▸ **TASK OBJECTIVE**
Within the records that follow, find every line containing the string "assigned". Copy those lines.
BEGIN INPUT DATA
===== config.mk =====
export PLATFORM = sky130hd
export DESIGN_NAME = spi_master_shifter_flat
export DESIGN_NICKNAME = d
export VERILOG_FILES = /design/src/rtl/spi_master_shifter_if.sv /design/src/rtl/spi_master_shifter.sv /design/src/flat_wrapper.sv
export SDC_FILE = /design/constraint.sdc
export NUM_CORES = 1
export LEC_CHECK = 0
export CAP_MARGIN = 20
export CORE_MARGIN = 2
export CORE_UTILIZATION = 40
export DETAILED_ROUTE_END_ITERATION = 16
export GPL_TIMING_DRIVEN = 0
export PLACE_DENSITY_LB_ADDON = 0.1
export SYNTH_ARGS = -nofsm -noshare
export SYNTH_HDL_FRONTEND = slang
export SYNTH_SLANG_ARGS = --single-unit

===== constraint.sdc =====
create_clock -name PCLK -period 5.45 [get_ports PCLK]
set_input_delay 1.09 -clock PCLK [delete_from_list [all_inputs] [get_ports PCLK]]
set_output_delay 1.09 -clock PCLK [all_outputs]
set_load 0.01 [all_outputs]
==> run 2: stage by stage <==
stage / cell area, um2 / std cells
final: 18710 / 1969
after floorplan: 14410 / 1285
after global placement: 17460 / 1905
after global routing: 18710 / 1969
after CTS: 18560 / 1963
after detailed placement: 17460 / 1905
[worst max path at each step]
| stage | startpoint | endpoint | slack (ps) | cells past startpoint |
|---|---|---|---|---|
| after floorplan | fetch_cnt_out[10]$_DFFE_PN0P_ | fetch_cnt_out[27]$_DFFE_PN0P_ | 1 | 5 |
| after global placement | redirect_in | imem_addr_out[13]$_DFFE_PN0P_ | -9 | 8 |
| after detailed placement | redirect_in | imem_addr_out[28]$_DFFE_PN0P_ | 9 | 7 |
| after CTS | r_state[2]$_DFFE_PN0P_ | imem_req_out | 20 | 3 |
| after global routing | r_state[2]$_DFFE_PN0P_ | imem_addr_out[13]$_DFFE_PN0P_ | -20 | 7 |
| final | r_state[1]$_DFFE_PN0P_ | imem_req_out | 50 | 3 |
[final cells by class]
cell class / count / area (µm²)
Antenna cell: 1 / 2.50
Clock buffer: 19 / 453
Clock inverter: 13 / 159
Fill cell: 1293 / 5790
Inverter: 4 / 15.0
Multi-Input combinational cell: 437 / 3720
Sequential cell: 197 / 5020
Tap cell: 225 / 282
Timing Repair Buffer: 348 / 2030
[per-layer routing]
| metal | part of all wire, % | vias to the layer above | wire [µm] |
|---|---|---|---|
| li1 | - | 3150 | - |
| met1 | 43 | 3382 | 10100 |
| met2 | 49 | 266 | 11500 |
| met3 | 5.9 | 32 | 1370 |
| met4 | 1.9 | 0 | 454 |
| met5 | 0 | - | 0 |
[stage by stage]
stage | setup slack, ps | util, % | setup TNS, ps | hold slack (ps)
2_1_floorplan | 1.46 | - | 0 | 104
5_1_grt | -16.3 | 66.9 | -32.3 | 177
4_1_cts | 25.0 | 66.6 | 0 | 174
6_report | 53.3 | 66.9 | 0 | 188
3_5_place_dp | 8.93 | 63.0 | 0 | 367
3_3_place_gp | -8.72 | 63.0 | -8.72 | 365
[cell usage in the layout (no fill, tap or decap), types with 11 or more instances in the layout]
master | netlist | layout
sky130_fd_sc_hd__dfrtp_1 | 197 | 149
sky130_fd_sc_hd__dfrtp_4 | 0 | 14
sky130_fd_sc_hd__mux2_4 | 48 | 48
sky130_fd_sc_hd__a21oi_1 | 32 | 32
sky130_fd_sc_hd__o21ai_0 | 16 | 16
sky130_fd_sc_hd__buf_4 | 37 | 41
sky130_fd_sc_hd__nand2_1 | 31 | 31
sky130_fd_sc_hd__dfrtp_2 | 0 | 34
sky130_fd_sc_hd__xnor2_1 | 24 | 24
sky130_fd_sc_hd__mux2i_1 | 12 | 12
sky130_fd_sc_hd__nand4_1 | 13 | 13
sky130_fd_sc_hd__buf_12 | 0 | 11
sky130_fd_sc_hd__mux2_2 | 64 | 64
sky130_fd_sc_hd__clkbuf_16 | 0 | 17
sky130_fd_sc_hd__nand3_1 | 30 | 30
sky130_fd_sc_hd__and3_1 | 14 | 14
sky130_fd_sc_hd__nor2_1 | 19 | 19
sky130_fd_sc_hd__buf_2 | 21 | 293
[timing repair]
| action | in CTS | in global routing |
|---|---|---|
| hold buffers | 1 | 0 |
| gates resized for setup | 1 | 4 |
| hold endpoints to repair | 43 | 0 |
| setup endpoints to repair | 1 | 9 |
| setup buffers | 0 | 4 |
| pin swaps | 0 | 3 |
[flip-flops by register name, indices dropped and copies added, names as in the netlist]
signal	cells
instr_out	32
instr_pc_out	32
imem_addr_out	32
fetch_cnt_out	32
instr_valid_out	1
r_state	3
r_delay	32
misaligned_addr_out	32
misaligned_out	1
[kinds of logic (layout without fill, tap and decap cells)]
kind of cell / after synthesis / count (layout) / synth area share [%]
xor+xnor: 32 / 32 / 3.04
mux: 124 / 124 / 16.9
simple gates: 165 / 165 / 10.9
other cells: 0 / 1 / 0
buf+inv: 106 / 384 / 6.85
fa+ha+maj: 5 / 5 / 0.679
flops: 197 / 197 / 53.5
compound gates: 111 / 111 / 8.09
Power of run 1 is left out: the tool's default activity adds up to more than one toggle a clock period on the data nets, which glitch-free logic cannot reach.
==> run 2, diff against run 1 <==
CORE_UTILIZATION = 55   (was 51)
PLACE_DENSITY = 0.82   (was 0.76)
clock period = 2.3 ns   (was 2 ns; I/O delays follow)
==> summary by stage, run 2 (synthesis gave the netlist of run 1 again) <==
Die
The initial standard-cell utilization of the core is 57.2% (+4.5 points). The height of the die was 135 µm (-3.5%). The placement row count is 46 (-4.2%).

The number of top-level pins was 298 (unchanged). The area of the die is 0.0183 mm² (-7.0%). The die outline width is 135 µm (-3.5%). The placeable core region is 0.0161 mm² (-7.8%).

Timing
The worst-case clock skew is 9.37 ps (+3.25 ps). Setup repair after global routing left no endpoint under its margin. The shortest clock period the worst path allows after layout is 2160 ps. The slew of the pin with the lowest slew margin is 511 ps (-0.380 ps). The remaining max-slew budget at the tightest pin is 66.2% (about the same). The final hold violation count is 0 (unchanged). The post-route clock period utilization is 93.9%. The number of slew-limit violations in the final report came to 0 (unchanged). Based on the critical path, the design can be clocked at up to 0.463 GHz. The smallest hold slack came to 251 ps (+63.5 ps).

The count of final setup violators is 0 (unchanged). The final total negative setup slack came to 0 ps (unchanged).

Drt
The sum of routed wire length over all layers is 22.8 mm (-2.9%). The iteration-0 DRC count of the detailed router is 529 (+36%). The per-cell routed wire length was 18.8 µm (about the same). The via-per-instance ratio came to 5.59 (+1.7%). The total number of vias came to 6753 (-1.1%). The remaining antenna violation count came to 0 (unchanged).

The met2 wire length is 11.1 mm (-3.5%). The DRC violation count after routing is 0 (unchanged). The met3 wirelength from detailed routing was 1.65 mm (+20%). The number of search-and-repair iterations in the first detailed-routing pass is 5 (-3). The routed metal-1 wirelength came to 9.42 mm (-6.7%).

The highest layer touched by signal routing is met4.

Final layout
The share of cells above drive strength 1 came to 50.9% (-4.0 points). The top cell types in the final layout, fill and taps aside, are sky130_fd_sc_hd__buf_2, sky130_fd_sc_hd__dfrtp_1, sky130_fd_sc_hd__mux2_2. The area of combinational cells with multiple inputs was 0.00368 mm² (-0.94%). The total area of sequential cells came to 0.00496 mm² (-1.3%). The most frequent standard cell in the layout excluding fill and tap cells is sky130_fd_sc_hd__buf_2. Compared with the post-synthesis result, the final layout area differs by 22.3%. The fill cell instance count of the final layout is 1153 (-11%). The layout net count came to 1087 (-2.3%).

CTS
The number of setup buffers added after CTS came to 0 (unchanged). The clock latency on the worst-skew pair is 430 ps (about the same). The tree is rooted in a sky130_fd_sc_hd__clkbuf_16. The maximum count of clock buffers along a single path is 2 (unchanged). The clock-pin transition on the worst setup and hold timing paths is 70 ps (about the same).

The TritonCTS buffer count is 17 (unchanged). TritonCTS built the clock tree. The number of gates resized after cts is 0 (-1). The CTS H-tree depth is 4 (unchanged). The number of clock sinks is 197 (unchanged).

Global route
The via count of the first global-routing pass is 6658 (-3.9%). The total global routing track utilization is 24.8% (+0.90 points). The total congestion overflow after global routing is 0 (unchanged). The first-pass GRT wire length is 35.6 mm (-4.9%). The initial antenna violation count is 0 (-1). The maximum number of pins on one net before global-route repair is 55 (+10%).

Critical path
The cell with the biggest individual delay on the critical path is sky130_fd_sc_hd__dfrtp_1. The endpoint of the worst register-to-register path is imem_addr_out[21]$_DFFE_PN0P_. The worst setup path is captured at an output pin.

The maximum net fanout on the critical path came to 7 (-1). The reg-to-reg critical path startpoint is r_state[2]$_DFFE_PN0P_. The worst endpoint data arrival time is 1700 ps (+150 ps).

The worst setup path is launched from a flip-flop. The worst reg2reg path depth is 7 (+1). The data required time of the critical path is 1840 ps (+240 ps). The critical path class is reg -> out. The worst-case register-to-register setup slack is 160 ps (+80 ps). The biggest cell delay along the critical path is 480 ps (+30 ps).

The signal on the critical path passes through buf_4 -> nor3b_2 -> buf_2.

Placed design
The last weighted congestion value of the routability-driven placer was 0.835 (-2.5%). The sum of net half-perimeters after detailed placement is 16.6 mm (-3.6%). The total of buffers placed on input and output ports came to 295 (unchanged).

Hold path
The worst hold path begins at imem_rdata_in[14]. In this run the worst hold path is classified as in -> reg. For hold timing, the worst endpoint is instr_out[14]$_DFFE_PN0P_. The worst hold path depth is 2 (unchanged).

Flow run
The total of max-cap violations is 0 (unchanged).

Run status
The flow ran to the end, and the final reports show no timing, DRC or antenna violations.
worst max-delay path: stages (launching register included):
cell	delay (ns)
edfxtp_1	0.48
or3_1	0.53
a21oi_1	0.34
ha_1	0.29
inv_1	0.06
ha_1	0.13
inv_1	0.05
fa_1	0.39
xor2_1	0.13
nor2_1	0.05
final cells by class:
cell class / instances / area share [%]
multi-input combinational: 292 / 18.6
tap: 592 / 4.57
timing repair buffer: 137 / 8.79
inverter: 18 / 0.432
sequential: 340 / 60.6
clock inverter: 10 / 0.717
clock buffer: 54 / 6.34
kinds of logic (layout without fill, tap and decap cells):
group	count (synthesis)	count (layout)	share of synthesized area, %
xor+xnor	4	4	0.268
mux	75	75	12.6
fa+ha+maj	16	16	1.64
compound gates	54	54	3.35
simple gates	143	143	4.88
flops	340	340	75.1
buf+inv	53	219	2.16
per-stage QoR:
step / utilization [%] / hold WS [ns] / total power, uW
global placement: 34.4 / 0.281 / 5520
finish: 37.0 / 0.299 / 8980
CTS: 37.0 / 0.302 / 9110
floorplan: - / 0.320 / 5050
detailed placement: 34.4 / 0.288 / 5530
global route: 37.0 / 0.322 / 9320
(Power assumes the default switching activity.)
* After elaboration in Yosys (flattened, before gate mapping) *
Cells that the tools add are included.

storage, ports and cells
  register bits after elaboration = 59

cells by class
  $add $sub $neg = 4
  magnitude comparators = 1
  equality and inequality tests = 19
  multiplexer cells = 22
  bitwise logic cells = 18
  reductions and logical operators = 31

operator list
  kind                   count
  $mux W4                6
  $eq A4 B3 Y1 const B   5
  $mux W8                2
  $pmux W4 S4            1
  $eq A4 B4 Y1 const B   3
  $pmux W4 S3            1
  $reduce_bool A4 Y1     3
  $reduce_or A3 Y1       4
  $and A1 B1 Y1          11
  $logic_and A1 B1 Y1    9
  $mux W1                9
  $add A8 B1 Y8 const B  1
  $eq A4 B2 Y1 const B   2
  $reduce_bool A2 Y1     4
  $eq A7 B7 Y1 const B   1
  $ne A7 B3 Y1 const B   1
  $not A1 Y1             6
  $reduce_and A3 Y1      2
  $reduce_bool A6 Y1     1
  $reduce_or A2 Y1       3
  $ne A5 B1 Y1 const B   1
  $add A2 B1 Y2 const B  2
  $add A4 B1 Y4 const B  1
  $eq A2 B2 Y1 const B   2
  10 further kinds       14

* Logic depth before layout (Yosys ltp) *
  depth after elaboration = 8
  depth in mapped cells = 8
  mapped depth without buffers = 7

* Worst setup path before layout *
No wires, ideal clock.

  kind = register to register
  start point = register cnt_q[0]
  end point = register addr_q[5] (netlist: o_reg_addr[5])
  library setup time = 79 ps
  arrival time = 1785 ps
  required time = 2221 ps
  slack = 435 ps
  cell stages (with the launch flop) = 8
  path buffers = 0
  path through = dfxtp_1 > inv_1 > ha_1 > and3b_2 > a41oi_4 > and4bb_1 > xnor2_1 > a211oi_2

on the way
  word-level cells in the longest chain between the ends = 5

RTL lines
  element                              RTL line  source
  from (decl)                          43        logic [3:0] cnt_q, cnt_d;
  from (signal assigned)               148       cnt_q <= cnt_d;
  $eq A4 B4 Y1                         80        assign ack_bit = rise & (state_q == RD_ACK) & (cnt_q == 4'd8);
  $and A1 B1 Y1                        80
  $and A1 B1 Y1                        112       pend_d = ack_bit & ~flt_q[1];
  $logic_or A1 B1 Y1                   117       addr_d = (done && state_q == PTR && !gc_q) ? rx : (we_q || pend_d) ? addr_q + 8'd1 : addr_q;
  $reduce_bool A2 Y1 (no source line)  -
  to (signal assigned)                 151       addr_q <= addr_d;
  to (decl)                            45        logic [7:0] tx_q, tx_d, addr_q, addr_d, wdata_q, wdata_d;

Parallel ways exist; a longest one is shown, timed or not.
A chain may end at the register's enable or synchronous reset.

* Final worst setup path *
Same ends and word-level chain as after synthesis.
==> src/rtl/parity_arbiter.sv <==
// Round-robin arbiter sharing one parity tree among NumReq valid/ready requesters.
// One result register holds the granted word, its index and parity until consumed.
module parity_arbiter #(
  parameter  int Width  = 16,
  parameter  int NumReq = 4,
  localparam int IdW    = $clog2(NumReq)
) (
  input  logic                    clk,
  input  logic                    rst,
  input  logic                    cfg_odd,
  input  logic [NumReq-1:0]       req_valid,
  input  logic [NumReq*Width-1:0] req_data,
  output logic [NumReq-1:0]       req_ready,
  output logic                    res_valid,
  input  logic                    res_ready,
  output logic [IdW-1:0]          res_id,
  output logic [Width-1:0]        res_data,
  output logic                    res_parity,
  output logic [15:0]             grant_cnt
);

  typedef enum logic {
    EMPTY = 1'b0,
    FULL  = 1'b1
  } state_e;

  state_e           r_state;
  state_e           w_state_nxt;
  logic [IdW-1:0]   r_ptr;
  logic [IdW-1:0]   r_id;
  logic [Width-1:0] r_data;
  logic             r_parity;
  logic [15:0]      r_grant_cnt;

  logic [IdW-1:0]   w_grant;
  logic [IdW-1:0]   w_idx;
  logic             w_grant_vld;
  logic             w_can_accept;
  logic             w_xfer;
  logic [Width-1:0] w_word;

  // Scan from the highest offset down so the lowest offset from r_ptr wins.
  always_comb begin
    // NOTE: every always_comb output gets a default first so no path infers a latch.
    w_grant_vld = 1'b0;
    w_grant     = '0;
    w_idx       = '0;
    for (int i = NumReq - 1; i >= 0; i--) begin
      w_idx = IdW'((int'(r_ptr) + i) % NumReq);
      if (req_valid[w_idx]) begin
        w_grant_vld = 1'b1;
        w_grant     = w_idx;
      end
    end
  end

  assign w_can_accept = (r_state == EMPTY) || res_ready;
  assign w_xfer       = w_grant_vld && w_can_accept && !rst;
  assign w_word       = req_data[w_grant*Width +: Width];

  // State register.
  always_ff @(posedge clk) begin
    // NOTE: sequential state uses non-blocking assignments only.
    if (rst) r_state <= EMPTY;
    else     r_state <= w_state_nxt;
  end

  // Next-state logic.
  always_comb begin
    w_state_nxt = r_state;
    case (r_state)
      EMPTY:   if (w_xfer) w_state_nxt = FULL;
      FULL:    if (w_xfer) w_state_nxt = FULL;
               else if (res_ready) w_state_nxt = EMPTY;
      default: w_state_nxt = EMPTY;
    endcase
  end

  // Result payload, priority pointer and transfer counter move only on a transfer.
  always_ff @(posedge clk) begin
    if (rst) begin
      r_ptr       <= '0;
      r_id        <= '0;
      r_data      <= '0;
      r_parity    <= 1'b0;
      r_grant_cnt <= '0;
    end else if (w_xfer) begin
      r_ptr       <= (w_grant == IdW'(NumReq - 1)) ? '0 : w_grant + 1'b1;
      r_id        <= w_grant;
      r_data      <= w_word;
      r_parity    <= (^w_word) ^ cfg_odd;
      r_grant_cnt <= r_grant_cnt + 16'd1;
    end
  end

  // Output logic.
  always_comb begin
    req_ready = '0;
    if (w_xfer) req_ready[w_grant] = 1'b1;
  end

  assign res_valid  = (r_state == FULL);
  assign res_id     = r_id;
  assign res_data   = r_data;
  assign res_parity = r_parity;
  assign grant_cnt  = r_grant_cnt;

endmodule
[src/rtl/i2c_pkg.sv]
// Shared I2C definitions: arbiter FSM encoding, bus field widths and
// response flag bit positions used by the arbiter, master engine and write path.
package i2c_pkg;

    localparam int I2C_ADDR_W = 7;
    localparam int I2C_DATA_W = 8;

    localparam int RESP_FLAG_NACK    = 0;
    localparam int RESP_FLAG_TIMEOUT = 1;
    localparam int RESP_FLAG_W       = 2;

    typedef enum logic [2:0] {
        ST_IDLE,
        ST_LATCH,
        ST_RUN,
        ST_RESP,
        ST_GAP
    } arb_state_t;

endpackage

[src/rtl/i2c_rr_picker.sv]
// Combinational round-robin search: first set request at or above ptr,
// wrapping around, reported as one-hot grant plus binary index.
module i2c_rr_picker #(
    parameter int NREQ  = 4,
    parameter int IDX_W = $clog2(NREQ)
) (
    input  logic [NREQ-1:0]  req,
    input  logic [IDX_W-1:0] ptr,
    output logic [NREQ-1:0]  grant,
    output logic [IDX_W-1:0] index,
    output logic             any
);

    logic [IDX_W-1:0] pos_arr [NREQ];
    logic [NREQ-1:0]  hit;

    // pos_arr[gi] is the client sitting gi places after ptr
    generate
        for (genvar gi = 0; gi < NREQ; gi++) begin : g_rot
            logic [IDX_W:0] pos_sum;
            assign pos_sum     = {1'b0, ptr} + (IDX_W+1)'(gi);
            assign pos_arr[gi] = IDX_W'((pos_sum >= (IDX_W+1)'(NREQ)) ?
                                        pos_sum - (IDX_W+1)'(NREQ) : pos_sum);
            assign hit[gi]     = req[pos_arr[gi]];
        end
    endgenerate

    always_comb begin
        grant = '0;
        index = '0;
        any   = |req;
        for (int k = NREQ - 1; k >= 0; k--) begin
            if (hit[k]) begin
                index = pos_arr[k];
            end
        end
        if (any) begin
            grant[index] = 1'b1;
        end
    end

endmodule
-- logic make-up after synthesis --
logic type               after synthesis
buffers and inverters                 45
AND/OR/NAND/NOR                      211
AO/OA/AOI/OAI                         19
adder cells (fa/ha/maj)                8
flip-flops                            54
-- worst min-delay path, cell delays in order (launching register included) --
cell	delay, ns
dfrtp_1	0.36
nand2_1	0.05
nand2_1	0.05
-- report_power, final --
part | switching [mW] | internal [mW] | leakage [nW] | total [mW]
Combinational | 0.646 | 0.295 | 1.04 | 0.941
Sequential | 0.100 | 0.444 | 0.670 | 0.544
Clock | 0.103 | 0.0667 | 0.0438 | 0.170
<file path="config.mk">
export PLATFORM = sky130hd
export DESIGN_NAME = hazard_fwd_ctrl
export DESIGN_NICKNAME = d
export VERILOG_FILES = /design/src/rtl/hazard_fwd_ctrl.sv
export SDC_FILE = /design/constraint.sdc
export NUM_CORES = 1
export LEC_CHECK = 0
export ABC_AREA = 1
export CAP_MARGIN = 20
export CORE_ASPECT_RATIO = 0.7
export CORE_UTILIZATION = 41
export CTS_BUF_LIST = sky130_fd_sc_hd__clkbuf_16
export DETAILED_ROUTE_END_ITERATION = 10
export PLACE_DENSITY = 0.87
export SETUP_SLACK_MARGIN = 0.4
export SLEW_MARGIN = 5
export SYNTH_ARGS = -nofsm -noshare
export SYNTH_HDL_FRONTEND = slang
export SYNTH_SLANG_ARGS = --single-unit
</file>
<file path="constraint.sdc">
create_clock -name clk -period 2.1 [get_ports clk]
set_input_delay 0.525 -clock clk [delete_from_list [all_inputs] [get_ports clk]]
set_output_delay 0.525 -clock clk [all_outputs]
set_load 0.1 [all_outputs]
</file>
===== src/rtl/riscv_pc_unit_pkg.sv =====
// riscv_pc_unit_pkg: next-PC source select, PC unit states and default reset vector.
package riscv_pc_unit_pkg;
    typedef enum logic [2:0] {
        PC_PLUS4,
        PC_J_TARGET,
        PC_BR_TARGET,
        PC_JALR_TARGET,
        PC_HOLD
    } pc_sel_t;

    typedef enum logic [1:0] {
        BOOT,
        RUN,
        PEND
    } pc_state_t;

    localparam logic [31:0] DEFAULT_RESET_VECTOR = 32'h0000_0000;
endpackage


===== src/rtl/riscv_pc_unit_if.sv =====
// riscv_pc_unit_if: fetch-address handshake between the PC unit and instruction memory.
interface riscv_pc_unit_if #(
    parameter int XLEN = 32
);
    logic            fetch_valid;
    logic            fetch_ready;
    logic [XLEN-1:0] pc_out;
    logic [XLEN-1:0] pc_plus4;

    modport master (output fetch_valid, pc_out, pc_plus4, input fetch_ready);
    modport slave  (input fetch_valid, pc_out, pc_plus4, output fetch_ready);
endinterface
END INPUT DATA
▸ **TASK SOLUTION**
  from (signal assigned)               148       cnt_q <= cnt_d;
  to (signal assigned)                 151       addr_q <= addr_d;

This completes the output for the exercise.